Quantitative morphometric analysis of asthmatic mouse lungs using micro-CT: A preclinical imaging study.

Abstract

Asthma is a heterogeneous disease comprising eosinophilic (EOS) and neutrophilic (NEU) phenotypes with distinct airway and parenchymal alterations. Using murine models, this study explored phenotype-specific structural and densitometric changes that are difficult to capture in human cohorts. Sixteen female C57BL/6NCrlOri mice were assigned to negative control (n = 5), EOS (n = 6), or NEU (n = 5) asthma groups. High-resolution micro-computed tomography (micro-CT) was used to quantify airway and parenchymal alterations. Morphometric parameters included bifurcation angle (θ), circularity (Cr), hydraulic diameter (D), wall thickness (WT), and luminal volume (LV).
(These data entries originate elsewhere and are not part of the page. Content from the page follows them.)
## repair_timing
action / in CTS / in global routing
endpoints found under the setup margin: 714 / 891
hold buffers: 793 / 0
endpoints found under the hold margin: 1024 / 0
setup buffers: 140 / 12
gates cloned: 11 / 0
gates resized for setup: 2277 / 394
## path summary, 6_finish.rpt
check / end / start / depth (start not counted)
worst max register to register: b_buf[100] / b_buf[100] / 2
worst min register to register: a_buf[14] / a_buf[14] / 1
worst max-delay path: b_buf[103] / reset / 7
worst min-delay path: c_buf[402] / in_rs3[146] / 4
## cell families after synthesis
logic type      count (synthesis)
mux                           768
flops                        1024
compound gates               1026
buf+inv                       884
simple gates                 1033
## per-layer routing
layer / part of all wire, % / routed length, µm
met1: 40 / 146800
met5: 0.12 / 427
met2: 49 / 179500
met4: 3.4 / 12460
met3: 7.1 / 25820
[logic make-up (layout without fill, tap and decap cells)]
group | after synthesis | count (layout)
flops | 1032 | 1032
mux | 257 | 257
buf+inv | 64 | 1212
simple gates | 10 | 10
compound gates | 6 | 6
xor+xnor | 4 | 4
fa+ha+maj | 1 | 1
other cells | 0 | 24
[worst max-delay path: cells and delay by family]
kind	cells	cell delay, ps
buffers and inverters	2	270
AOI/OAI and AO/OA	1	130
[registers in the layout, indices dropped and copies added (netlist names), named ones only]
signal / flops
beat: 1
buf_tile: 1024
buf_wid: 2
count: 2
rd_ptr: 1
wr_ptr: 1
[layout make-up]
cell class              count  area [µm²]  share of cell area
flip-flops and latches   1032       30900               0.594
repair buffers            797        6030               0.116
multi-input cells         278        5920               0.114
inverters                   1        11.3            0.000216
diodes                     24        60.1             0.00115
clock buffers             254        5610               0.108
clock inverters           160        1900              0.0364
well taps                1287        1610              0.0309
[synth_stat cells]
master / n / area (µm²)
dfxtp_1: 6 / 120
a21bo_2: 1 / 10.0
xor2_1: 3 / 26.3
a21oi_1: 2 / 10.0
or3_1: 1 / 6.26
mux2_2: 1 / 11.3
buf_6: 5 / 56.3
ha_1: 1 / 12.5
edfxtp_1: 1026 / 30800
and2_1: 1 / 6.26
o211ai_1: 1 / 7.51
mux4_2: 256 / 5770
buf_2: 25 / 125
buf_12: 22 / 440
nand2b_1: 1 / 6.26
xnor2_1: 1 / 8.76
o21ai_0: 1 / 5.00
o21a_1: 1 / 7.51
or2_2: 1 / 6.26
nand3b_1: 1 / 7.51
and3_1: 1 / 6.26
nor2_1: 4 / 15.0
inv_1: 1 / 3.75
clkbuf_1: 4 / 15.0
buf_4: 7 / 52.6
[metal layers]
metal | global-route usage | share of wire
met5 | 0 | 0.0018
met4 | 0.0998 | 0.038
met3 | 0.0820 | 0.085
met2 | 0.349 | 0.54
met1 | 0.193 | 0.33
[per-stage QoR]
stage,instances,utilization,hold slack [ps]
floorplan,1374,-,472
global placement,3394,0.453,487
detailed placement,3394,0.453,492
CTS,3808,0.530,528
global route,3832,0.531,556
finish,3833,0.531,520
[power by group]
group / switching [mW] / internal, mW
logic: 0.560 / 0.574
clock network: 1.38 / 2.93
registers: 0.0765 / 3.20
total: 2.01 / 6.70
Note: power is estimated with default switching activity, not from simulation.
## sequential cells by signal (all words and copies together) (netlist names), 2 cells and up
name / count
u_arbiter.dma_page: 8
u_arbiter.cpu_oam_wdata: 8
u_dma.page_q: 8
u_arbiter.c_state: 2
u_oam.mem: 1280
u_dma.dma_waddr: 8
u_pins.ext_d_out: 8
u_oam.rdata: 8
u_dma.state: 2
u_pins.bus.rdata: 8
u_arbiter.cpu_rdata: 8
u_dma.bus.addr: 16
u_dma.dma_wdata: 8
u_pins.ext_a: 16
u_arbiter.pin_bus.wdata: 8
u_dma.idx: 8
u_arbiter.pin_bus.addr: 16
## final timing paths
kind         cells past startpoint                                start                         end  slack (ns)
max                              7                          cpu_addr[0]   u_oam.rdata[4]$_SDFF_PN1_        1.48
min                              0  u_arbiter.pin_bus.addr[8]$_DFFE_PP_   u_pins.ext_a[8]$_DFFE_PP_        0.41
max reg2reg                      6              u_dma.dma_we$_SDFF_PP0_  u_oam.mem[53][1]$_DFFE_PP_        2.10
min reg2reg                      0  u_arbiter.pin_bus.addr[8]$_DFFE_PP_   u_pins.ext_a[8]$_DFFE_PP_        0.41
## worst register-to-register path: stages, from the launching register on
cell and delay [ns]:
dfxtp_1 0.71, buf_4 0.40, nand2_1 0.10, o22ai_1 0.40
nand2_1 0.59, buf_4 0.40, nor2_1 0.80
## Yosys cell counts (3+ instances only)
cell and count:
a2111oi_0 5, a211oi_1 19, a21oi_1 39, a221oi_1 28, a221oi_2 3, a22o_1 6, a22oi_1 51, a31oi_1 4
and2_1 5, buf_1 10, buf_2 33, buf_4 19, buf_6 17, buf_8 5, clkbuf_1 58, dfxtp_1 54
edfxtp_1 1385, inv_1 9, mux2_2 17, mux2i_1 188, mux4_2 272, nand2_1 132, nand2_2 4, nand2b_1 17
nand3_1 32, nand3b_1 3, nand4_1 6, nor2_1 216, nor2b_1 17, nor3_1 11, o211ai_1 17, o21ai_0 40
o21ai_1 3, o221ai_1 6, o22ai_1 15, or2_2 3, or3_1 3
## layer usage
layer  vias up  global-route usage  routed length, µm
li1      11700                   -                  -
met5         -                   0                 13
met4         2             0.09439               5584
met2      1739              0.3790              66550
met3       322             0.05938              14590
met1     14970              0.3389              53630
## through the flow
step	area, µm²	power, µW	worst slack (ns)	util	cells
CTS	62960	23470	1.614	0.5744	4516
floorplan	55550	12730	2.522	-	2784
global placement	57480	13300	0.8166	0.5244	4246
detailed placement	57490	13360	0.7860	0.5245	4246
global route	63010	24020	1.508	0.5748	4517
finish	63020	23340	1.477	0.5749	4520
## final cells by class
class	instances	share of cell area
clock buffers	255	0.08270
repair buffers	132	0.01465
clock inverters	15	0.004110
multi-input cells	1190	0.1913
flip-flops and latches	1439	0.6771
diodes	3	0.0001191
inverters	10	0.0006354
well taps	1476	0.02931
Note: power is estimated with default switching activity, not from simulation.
Voxel-wise parenchymal analysis, based on CT Hounsfield unit (HU) thresholds, classified regions as emphysema-like lung, ground-glass opacity (GGO), semi-consolidation, consolidation, and fibrosis. Compared with controls, asthmatic groups showed distinct but partially overlapping structural patterns. EOS demonstrated predominant alterations in distal airways and main bronchi, with increased Cr and D, accompanied by higher GGO and semi-consolidation. NEU caused widespread proximal airway dilation, reflected by greater LV, but showed minimal parenchymal changes. Tracheal Cr, D, and LV, correlated positively with GGO and semi-consolidation, suggesting a potential association between airway enlargement and parenchymal alterations. Besides, bronchoalveolar lavage (BAL) flow cytometry confirmed distinct inflammatory endotypes, with eosinophil enrichment in EOS mice and increased neutrophils and monocytes in NEU mice. Consistently, lung histopathology showed greater peribronchial inflammation and collagen-associated airway remodeling in NEU mice, whereas EOS mice exhibited moderate inflammatory infiltration with localized matrix deposition. Overall, quantitative micro-CT differentiates EOS and NEU asthma phenotypes by capturing airway and parenchymal features, supporting non-invasive preclinical phenotyping and phenotype-targeted therapy development.